The main things I disagree with from the other answers are:
Adding users to the DB is not the same thing as creating a honeypot. (It's probably possible to take a definition of honeypot and interpret it in such a way that this could be considered a honeypot, but I think it's a stretch.) Suppose you add 10 users just for your QA team to use for testing. If you notice that any of those users have logged in outside of normal testing hours, or from IPs that are not expected, you would be accomplishing the same thing, and surely you wouldn't call those QA users a honeypot.
Adding additional users to the system does not make the system more vulnerable. If that were true then every time a new user creates an account the system would become more vulnerable. That would be pretty sad if it were true!
As for whether adding users to the system would be helpful, the answer depends on what your application actually does. If your user database is compromised, which would the attacker rather have: the information contained in the database (such as usernames/passwords/email addresses) or would they rather have access to the website? Consider:
- If the site handles banking, then an attacker will likely try to login with many accounts and move money around or gather account information. (The "extra" users may have login attempts in this case.)
- If the site is just a free forum, the attacker will probably not care about logging in and will instead consider selling the email addresses, or try to brute force the password hashes to guess passwords on banking or e-commerce sites. (This might be the most likely scenario.)
- If the site has interesting paid content that the attacker wants, they might chose a single user and login with it. (Which is unlikely to be one of the "extra" users.)
So, in the first case, monitoring the "extra" users might be somewhat helpful, but in the majority of cases it probably wouldn't be.
That being said, if you still want to try it, perhaps the most effective approach is this:
- Create two new email accounts with very difficult to guess addresses, extremely difficult passwords, and then set them up to forward to your main email account that you check frequently.
- On your site, create a new user with each of those email addresses, both with very difficult to guess usernames.
- Give one of the users a very hard password, and give the other user an easy password.

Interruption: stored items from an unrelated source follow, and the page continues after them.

===== src/rtl/otis_pkg.sv =====
// Shared types and constants for the offset table interval search block.
`default_nettype none

package otis_pkg;

  // Fixed field widths of the request channels and the register file.
  localparam int IDX_W   = 10;
  localparam int OFS_W   = 32;
  localparam int COUNT_W = 11;
  localparam int TOTAL_W = 33;
  localparam int APB_DW  = 64;
  localparam int APB_AW  = 4;

  // Function codes carried by an input request.
  localparam logic FUNC_LOAD   = 1'b0;
  localparam logic FUNC_LOOKUP = 1'b1;

  // Register select, taken from address bit 3 (registers sit 8 bytes apart).
  localparam logic REG_SEQ_COUNT = 1'b0;
  localparam logic REG_TOTAL_LEN = 1'b1;

  typedef struct packed {
    logic             func;
    logic [IDX_W-1:0] entry_index;
    logic [OFS_W-1:0] entry_offset;
    logic [OFS_W-1:0] position;
  } in_req_t;

  typedef struct packed {
    logic [IDX_W-1:0] sequence_index;
    logic             out_of_range;
  } out_req_t;

  // Commands from the controller to the datapath.
  typedef struct packed {
    logic start;
    logic load_entry;
    logic issue;
    logic compare;
    logic load_out;
  } ctrl_cmd_t;

  // Status from the datapath to the controller.
  typedef struct packed {
    logic go;
    logic out_free;
  } dp_sts_t;

endpackage

`default_nettype wire


===== src/rtl/otis_ctrl.sv =====
// Controller state machine that sequences loads and bisection lookups.
`default_nettype none

module otis_ctrl (
  input  wire logic                 clk,
  input  wire logic                 rst_n,
  input  wire logic                 in_valid,
  input  wire logic                 in_func,
  input  wire otis_pkg::dp_sts_t    sts,
  output otis_pkg::ctrl_cmd_t       cmd,
  output logic                      in_stall
);

  import otis_pkg::*;

  localparam logic [1:0] ST_IDLE    = 2'd0;
  localparam logic [1:0] ST_ISSUE   = 2'd1;
  localparam logic [1:0] ST_COMPARE = 2'd2;
  localparam logic [1:0] ST_FINISH  = 2'd3;

  logic [1:0] state_r;
  logic [1:0] state_nxt;

  // Next state and command decode.
  always_comb begin
    state_nxt = state_r;
    cmd       = '0;
    in_stall  = 1'b1;
    unique case (state_r)
      ST_IDLE: begin
        in_stall = 1'b0;
        if (in_valid) begin
          if (in_func == FUNC_LOOKUP) begin
            cmd.start = 1'b1;
            state_nxt = ST_ISSUE;
          end else begin
            cmd.load_entry = 1'b1;
          end
        end
      end
      ST_ISSUE: begin
        cmd.issue = 1'b1;
        state_nxt = sts.go ? ST_COMPARE : ST_FINISH;
      end
      ST_COMPARE: begin
        cmd.compare = 1'b1;
        state_nxt   = sts.go ? ST_COMPARE : ST_FINISH;
      end
      ST_FINISH: begin
        if (sts.out_free) begin
          cmd.load_out = 1'b1;
          state_nxt    = ST_IDLE;
        end
      end
      default: begin
        state_nxt = ST_IDLE;
      end
    endcase
  end

  // State register.
  always_ff @(posedge clk) begin
    if (!rst_n) begin
      state_r <= ST_IDLE;
    end else begin
      state_r <= state_nxt;
    end
  end

endmodule

`default_nettype wire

Now you've accomplished two things: if either of those users ever logs in (likely it will be the one with the easy password), then your DB is probably compromised. Or, if you ever receive an email to one of those account's email addresses, your DB has likely been compromised, and the email addresses were probably sold.
Final thought: above where I mentioned the most likely scenario (the attacker attempts to gather user/email/passwords for use on other sites), in that case they may never login or sell/spam the email addresses, and if so, unfortunately it will be pretty difficult to detect this outside of monitoring all access to the DB server.